Kondor v. Prose

622 P.2d 741, 50 Or. App. 55, 1981 Ore. App. LEXIS 2054
CourtCourt of Appeals of Oregon
DecidedJanuary 19, 1981
Docket78-1358-E, CA 16885
StatusPublished
Cited by23 cases

This text of 622 P.2d 741 (Kondor v. Prose) is published on Counsel Stack Legal Research, covering Court of Appeals of Oregon primary law. Counsel Stack provides free access to over 12 million legal documents including statutes, case law, regulations, and constitutions.

Bluebook
Kondor v. Prose, 622 P.2d 741, 50 Or. App. 55, 1981 Ore. App. LEXIS 2054 (Or. Ct. App. 1981).

Opinion

*57 THORNTON, J.

Defendants appeal from a decree declaring that plaintiffs have an easement by prescription over a certain road through defendants’ property which provides the only existing access to plaintiffs’ parcel. Defendants contend that the ten-year prescriptive period (ORS 12.050) was interrupted by erection of a gate across the road in question and that the plaintiffs failed to prove that use of the road by their predecessors and others was sufficiently continuous and adverse to defendants’ rights to satisfy the elements of prescription. Defendants further assign error to fixing the scope of the easement at 20 feet. We review the evidence de novo. Thompson v. Schuh, 286 Or 201, 203, 593 P2d 1138 (1979).

The parcels in question were owned by common grantors, the Barringtons, until 1937, at which time Sylvia Fox, the daughter of the Barringtons, purchased what is now plaintiff’s parcel from them. A road was build in 1939 to provide access to that parcel which lies generally north of what is now defendants’ parcel. About 1950, Don May-field constructed and operated a sawmill on the southern parcel. Shortly thereafter, he built the road in question which runs generally north and south and connects at the mill with the older road.
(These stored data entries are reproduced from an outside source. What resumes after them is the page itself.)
--- src/rtl/bcd_display_counter.sv ---
// bcd_display_counter: four-digit BCD up/down counter with a rate divider, clear, load and wrap pulse.
module bcd_display_counter #(
    parameter int TICK_DIV = 50000000
) (
    input  logic        clock,
    input  logic        reset,
    input  logic        enable,
    input  logic        clear,
    input  logic        load,
    input  logic [15:0] load_value,
    input  logic        up_down,
    output logic [3:0]  digit0,
    output logic [3:0]  digit1,
    output logic [3:0]  digit2,
    output logic [3:0]  digit3,
    output logic        wrap
);
    localparam int DW = TICK_DIV > 1 ? $clog2(TICK_DIV) : 1;
    localparam logic [DW-1:0] LAST = DW'(TICK_DIV - 1);

    logic [DW-1:0] div;
    logic [3:0]    dig [4];
    logic [3:0]    nxt [4];
    logic [3:0]    sat [4];
    logic          carry;
    logic          tick;

    assign tick = enable && div == LAST;

    // carry ends high only when every digit rolled over, i.e. the counter wraps
    always_comb begin
        carry = 1'b1;
        for (int i = 0; i < 4; i++) begin
            sat[i] = load_value[4*i +: 4] > 4'd9 ? 4'd9 : load_value[4*i +: 4];
            nxt[i] = !carry ? dig[i] :
                     up_down ? (dig[i] == 4'd9 ? 4'd0 : dig[i] + 4'd1) :
                               (dig[i] == 4'd0 ? 4'd9 : dig[i] - 4'd1);
            carry = carry && (up_down ? dig[i] == 4'd9 : dig[i] == 4'd0);
        end
    end

    always_ff @(posedge clock) begin
        if (reset || clear) begin
            div  <= '0;
            wrap <= 1'b0;
            dig  <= '{default: 4'd0};
        end else if (load) begin
            div  <= '0;
            wrap <= 1'b0;
            dig  <= sat;
        end else begin
            wrap <= tick && carry;
            if (enable)
                div <= tick ? '0 : div + DW'(1);
            if (tick)
                dig <= nxt;
        end
    end

    assign digit0 = dig[0];
    assign digit1 = dig[1];
    assign digit2 = dig[2];
    assign digit3 = dig[3];
endmodule
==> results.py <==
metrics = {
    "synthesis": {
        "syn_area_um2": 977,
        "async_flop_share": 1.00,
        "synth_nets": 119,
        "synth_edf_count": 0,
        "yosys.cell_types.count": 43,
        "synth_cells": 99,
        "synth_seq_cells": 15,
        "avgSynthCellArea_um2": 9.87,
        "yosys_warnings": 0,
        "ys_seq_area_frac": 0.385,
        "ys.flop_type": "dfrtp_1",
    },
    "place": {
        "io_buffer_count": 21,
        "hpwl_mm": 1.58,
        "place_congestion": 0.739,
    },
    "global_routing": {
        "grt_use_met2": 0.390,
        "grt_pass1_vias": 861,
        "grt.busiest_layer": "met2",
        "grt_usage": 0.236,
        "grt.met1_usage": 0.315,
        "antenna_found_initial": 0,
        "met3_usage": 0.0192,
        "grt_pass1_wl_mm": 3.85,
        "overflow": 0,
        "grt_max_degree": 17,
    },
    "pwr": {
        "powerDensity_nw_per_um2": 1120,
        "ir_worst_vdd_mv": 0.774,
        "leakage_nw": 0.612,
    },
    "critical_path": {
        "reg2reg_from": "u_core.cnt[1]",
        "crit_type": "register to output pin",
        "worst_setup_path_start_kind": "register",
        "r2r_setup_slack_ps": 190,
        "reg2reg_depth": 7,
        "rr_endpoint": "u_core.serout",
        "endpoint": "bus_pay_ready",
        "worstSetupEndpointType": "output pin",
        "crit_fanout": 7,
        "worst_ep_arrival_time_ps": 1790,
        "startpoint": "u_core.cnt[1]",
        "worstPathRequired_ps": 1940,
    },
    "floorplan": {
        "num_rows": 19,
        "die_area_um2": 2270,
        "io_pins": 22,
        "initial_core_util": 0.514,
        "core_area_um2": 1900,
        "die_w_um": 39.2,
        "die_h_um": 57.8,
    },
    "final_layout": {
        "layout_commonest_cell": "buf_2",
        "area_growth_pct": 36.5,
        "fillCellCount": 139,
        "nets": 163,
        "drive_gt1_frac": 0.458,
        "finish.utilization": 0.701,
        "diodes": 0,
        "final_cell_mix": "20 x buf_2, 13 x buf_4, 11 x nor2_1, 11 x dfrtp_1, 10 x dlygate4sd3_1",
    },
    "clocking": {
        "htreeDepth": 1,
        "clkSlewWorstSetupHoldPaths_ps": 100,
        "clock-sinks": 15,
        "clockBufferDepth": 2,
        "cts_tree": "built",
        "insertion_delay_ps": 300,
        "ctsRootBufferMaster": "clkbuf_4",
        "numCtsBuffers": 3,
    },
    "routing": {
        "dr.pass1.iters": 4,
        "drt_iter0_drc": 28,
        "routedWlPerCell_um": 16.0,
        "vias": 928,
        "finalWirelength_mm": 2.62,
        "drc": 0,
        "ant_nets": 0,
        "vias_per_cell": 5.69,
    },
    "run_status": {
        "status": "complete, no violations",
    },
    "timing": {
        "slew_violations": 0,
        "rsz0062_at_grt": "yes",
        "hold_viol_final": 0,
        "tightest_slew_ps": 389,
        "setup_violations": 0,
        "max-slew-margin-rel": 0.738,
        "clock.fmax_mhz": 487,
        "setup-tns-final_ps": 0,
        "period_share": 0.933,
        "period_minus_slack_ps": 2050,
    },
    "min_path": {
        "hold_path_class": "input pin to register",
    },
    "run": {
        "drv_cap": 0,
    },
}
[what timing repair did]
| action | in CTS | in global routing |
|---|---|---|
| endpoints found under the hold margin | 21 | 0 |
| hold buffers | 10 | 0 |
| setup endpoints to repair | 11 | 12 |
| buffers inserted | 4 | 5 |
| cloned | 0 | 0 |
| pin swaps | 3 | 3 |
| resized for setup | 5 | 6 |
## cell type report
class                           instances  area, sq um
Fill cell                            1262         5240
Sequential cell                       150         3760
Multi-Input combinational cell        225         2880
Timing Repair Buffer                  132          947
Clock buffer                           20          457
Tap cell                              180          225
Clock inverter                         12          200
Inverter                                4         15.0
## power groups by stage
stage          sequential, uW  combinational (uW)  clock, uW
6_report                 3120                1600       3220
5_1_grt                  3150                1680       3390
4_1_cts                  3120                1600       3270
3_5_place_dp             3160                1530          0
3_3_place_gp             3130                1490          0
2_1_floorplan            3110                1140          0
==> src/rtl/lut5_cfg_ctrl.sv <==
// Runtime-programmable LUT5: 32-bit truth table loaded byte-serially into a shadow
// register, committed atomically, evaluated with 1-cycle latency and streamable by a sweep.
module lut5_cfg_ctrl #(
  parameter logic [31:0] DEFAULT_TABLE = 32'h7BE64D5E
) (
  input  logic       clk,
  input  logic       rst,
  input  logic       cfg_start,
  input  logic       cfg_abort,
  input  logic       cfg_valid,
  input  logic [7:0] cfg_data,
  output logic       cfg_ready,
  output logic       cfg_done,
  input  logic       eval_valid,
  input  logic [4:0] A,
  output logic       Y,
  output logic       y_valid,
  input  logic       sweep_start,
  output logic       sweep_valid,
  output logic [4:0] sweep_addr,
  output logic       sweep_y,
  output logic       sweep_done,
  output logic       busy
);

  typedef enum logic [1:0] {
    S_IDLE,
    S_LOAD,
    S_COMMIT,
    S_SWEEP
  } state_e;

  state_e      state_q, state_d;
  logic [31:0] table_q, table_d;
  logic [31:0] shadow_q, shadow_d;
  logic [1:0]  byte_cnt_q, byte_cnt_d;
  logic [4:0]  sweep_addr_q, sweep_addr_d;
  logic        y_q, y_d;
  logic        y_valid_q, y_valid_d;
  logic        sweep_done_q, sweep_done_d;

  always_ff @(posedge clk) begin
    if (rst) begin
      state_q      <= S_IDLE;
      table_q      <= DEFAULT_TABLE;
      shadow_q     <= '0;
      byte_cnt_q   <= '0;
      sweep_addr_q <= '0;
      y_q          <= 1'b0;
      y_valid_q    <= 1'b0;
      sweep_done_q <= 1'b0;
    end else begin
      state_q      <= state_d;
      table_q      <= table_d;
      shadow_q     <= shadow_d;
      byte_cnt_q   <= byte_cnt_d;
      sweep_addr_q <= sweep_addr_d;
      y_q          <= y_d;
      y_valid_q    <= y_valid_d;
      sweep_done_q <= sweep_done_d;
    end
  end

  always_comb begin
    state_d      = state_q;
    table_d      = table_q;
    shadow_d     = shadow_q;
    byte_cnt_d   = byte_cnt_q;
    sweep_addr_d = sweep_addr_q;
    y_d          = y_q;
    y_valid_d    = 1'b0;
    sweep_done_d = 1'b0;

    unique case (state_q)
      S_IDLE: begin
        if (cfg_start) begin
          state_d    = S_LOAD;
          byte_cnt_d = '0;
        end else if (sweep_start) begin
          state_d      = S_SWEEP;
          sweep_addr_d = '0;
        end
      end
      S_LOAD: begin
        // Abort wins over a byte presented in the same cycle.
        if (cfg_abort) begin
          state_d = S_IDLE;
        end else if (cfg_valid) begin
          shadow_d[{byte_cnt_q, 3'b000} +: 8] = cfg_data;
          byte_cnt_d = byte_cnt_q + 2'd1;
          if (byte_cnt_q == 2'd3) state_d = S_COMMIT;
        end
      end
      S_COMMIT: begin
        table_d = shadow_q;
        state_d = S_IDLE;
      end
      S_SWEEP: begin
        sweep_addr_d = sweep_addr_q + 5'd1;
        if (sweep_addr_q == 5'd31) begin
          state_d      = S_IDLE;
          sweep_done_d = 1'b1;
        end
      end
      default: state_d = S_IDLE;
    endcase

    // Reads table_q, so a request in the COMMIT cycle still sees the old table.
    if (eval_valid && (state_q != S_SWEEP)) begin
      y_d       = table_q[A];
      y_valid_d = 1'b1;
    end
  end

  assign cfg_ready   = (state_q == S_LOAD);
  assign cfg_done    = (state_q == S_COMMIT);
  assign sweep_valid = (state_q == S_SWEEP);
  assign sweep_y     = sweep_valid & table_q[sweep_addr_q];
  assign sweep_addr  = sweep_addr_q;
  assign sweep_done  = sweep_done_q;
  assign busy        = (state_q != S_IDLE);
  assign Y           = y_q;
  assign y_valid     = y_valid_q;

endmodule
[src/rtl/ifu_prefetch.sv]
// Prefetching instruction fetch unit: pipelined word fetches into an in-order FIFO,
// stalls after control flow and resumes on a BU redirect. Option: IFU_JUMP_STALL_EN.
package ifu_prefetch_pkg;
  typedef enum logic [2:0] {
    FU_ALU = 3'd0,
    FU_BU  = 3'd1,
    FU_LSU = 3'd2,
    FU_MUL = 3'd3,
    FU_DIV = 3'd4
  } e_functional_unit;
endpackage

module ifu_prefetch
  import ifu_prefetch_pkg::*;
#(
  parameter int unsigned ADDRESS_WIDTH = 64,
  parameter int unsigned FETCH_DEPTH = 4,
  parameter logic [ADDRESS_WIDTH-1:0] RESET_PC = '0
) (
  input  logic                     clk,
  input  logic                     rst_n,
  output logic                     req_valid_o,
  output logic [ADDRESS_WIDTH-1:0] req_addr_o,
  input  logic                     req_ready_i,
  input  logic                     resp_valid_i,
  input  logic [31:0]              resp_data_i,
  input  logic                     instruction_poll_i,
  output logic                     fetch_ready_o,
  output logic [31:0]              fetch_insn_o,
  output logic [ADDRESS_WIDTH-1:0] fetch_pc_o,
  input  logic                     bcast_valid_i,
  input  logic [ADDRESS_WIDTH-1:0] bcast_value_i,
  input  e_functional_unit         bcast_rs_i
);

  localparam int unsigned PW = $clog2(FETCH_DEPTH);
  localparam int unsigned CW = PW + 1;
  localparam logic [CW:0] DEPTH_V = (CW+1)'(FETCH_DEPTH);
  localparam logic [ADDRESS_WIDTH-1:0] WORD_STEP = ADDRESS_WIDTH'(4);

  typedef enum logic {S_RUN, S_WAIT} state_t;

  state_t                   state_q, state_d;
  logic [ADDRESS_WIDTH-1:0] pc_q, pc_d, fifo_pc_q, fifo_pc_d;
  logic [CW-1:0]            count_q, count_d, inflight_q, inflight_d, drop_q, drop_d;
  logic [PW-1:0]            rd_q, rd_d, wr_q, wr_d;
  logic                     req_valid_q, req_valid_d, ready_q;
  logic [31:0]              insn_mem [FETCH_DEPTH];
  logic [ADDRESS_WIDTH-1:0] pc_mem   [FETCH_DEPTH];

  logic                     redirect, issue, accept, pop, cf_hit;
  logic [ADDRESS_WIDTH-1:0] target;
  logic                     unused_ok;

  assign redirect  = bcast_valid_i && (bcast_rs_i == FU_BU);
  assign target    = {bcast_value_i[ADDRESS_WIDTH-1:2], 2'b00};
  assign issue     = req_valid_q && req_ready_i;
  assign accept    = resp_valid_i && !redirect && (drop_q == '0);
  assign pop       = instruction_poll_i && (count_q != '0) && !redirect;
  assign unused_ok = &{1'b0, bcast_value_i[1:0]};

  // Control-flow opcodes that stop sequential fetch
`ifdef IFU_JUMP_STALL_EN
  assign cf_hit = accept && ((resp_data_i[6:0] == 7'b1100011) ||
                             (resp_data_i[6:0] == 7'b1101111) ||
                             (resp_data_i[6:0] == 7'b1100111));
`else
  assign cf_hit = accept && (resp_data_i[6:0] == 7'b1100011);
`endif

  assign req_valid_o   = req_valid_q;
  assign req_addr_o    = pc_q;
  assign fetch_ready_o = ready_q;
  assign fetch_insn_o  = insn_mem[rd_q];
  assign fetch_pc_o    = pc_mem[rd_q];

  // Next-state: redirect overrides response/stall handling, which overrides pop/issue
  always_comb begin
    state_d    = state_q;
    pc_d       = pc_q;
    fifo_pc_d  = fifo_pc_q;
    rd_d       = rd_q;
    wr_d       = wr_q;
    drop_d     = drop_q;
    inflight_d = inflight_q + CW'(issue) - CW'(resp_valid_i);
    count_d    = count_q + CW'(accept) - CW'(pop);

    if (issue) pc_d = pc_q + WORD_STEP;
    if (resp_valid_i && (drop_q != '0)) drop_d = drop_q - CW'(1);
    if (accept) begin
      wr_d      = wr_q + PW'(1);
      fifo_pc_d = fifo_pc_q + WORD_STEP;
    end
    // Everything still outstanding after a control-flow insn is wrong-path
    if (cf_hit) begin
      state_d = S_WAIT;
      drop_d  = inflight_d;
    end
    if (pop) rd_d = rd_q + PW'(1);

    if (redirect) begin
      state_d   = S_RUN;
      pc_d      = target;
      fifo_pc_d = target;
      count_d   = '0;
      rd_d      = '0;
      wr_d      = '0;
      drop_d    = inflight_d;
    end

    req_valid_d = (state_d == S_RUN) &&
                  (({1'b0, count_d} + {1'b0, inflight_d}) < DEPTH_V);
  end

  always_ff @(posedge clk or negedge rst_n) begin
    if (!rst_n) begin
      state_q     <= S_RUN;
      pc_q        <= RESET_PC;
      fifo_pc_q   <= RESET_PC;
      count_q     <= '0;
      inflight_q  <= '0;
      drop_q      <= '0;
      rd_q        <= '0;
      wr_q        <= '0;
      req_valid_q <= 1'b0;
      ready_q     <= 1'b0;
    end else begin
      state_q     <= state_d;
      pc_q        <= pc_d;
      fifo_pc_q   <= fifo_pc_d;
      count_q     <= count_d;
      inflight_q  <= inflight_d;
      drop_q      <= drop_d;
      rd_q        <= rd_d;
      wr_q        <= wr_d;
      req_valid_q <= req_valid_d;
      ready_q     <= (count_d != '0);
    end
  end

  // FIFO storage
  always_ff @(posedge clk or negedge rst_n) begin
    if (!rst_n) begin
      for (int unsigned i = 0; i < FETCH_DEPTH; i++) begin
        insn_mem[i] <= '0;
        pc_mem[i]   <= RESET_PC;
      end
    end else if (accept) begin
      insn_mem[wr_q] <= resp_data_i;
      pc_mem[wr_q]   <= fifo_pc_q;
    end
  end

endmodule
Since that time the older road has fallen into disuse and has not been passable for at least 20 years.

In 1950, the Barringtons conveyed the south parcel to the Cardons, who held it until 1955, when they sold it to the Pattersons. The Pattersons conveyed the property to defendants in 1956. None of the deeds made mention of any easement over the road in favor of Mrs. Fox. She held the northern parcel until 1978, when she sold it to plaintiffs. Between 1946 and 1962, Don Mayfield lived and kept belongings in a cabin on the northern parcel. In 1962, the cabin was rented to Don Boat, who resided there until 1966. Thereafter, the property was vacant until the Kondors bought it.

The road in question was built with the permission of the Barringtons. Don Mayfield testified that he used it daily for bringing in logs and for access to the cabin on the *58 northern parcel. He continued to use the road after the southern parcel was sold, without asking anyone. He testified as follows in response to the question of whether Mr. Prose had given him permission to use the road:

"Well, you could call it permission. We never said whether you couldn’t use it or what, because I rented from the Barringtons, and the next party come, still renting from them on down through the line, so I supposed it was legal to go over the road at all times, so in my mind the road was useable, as far as I’m concerned it was the road to go to that property.”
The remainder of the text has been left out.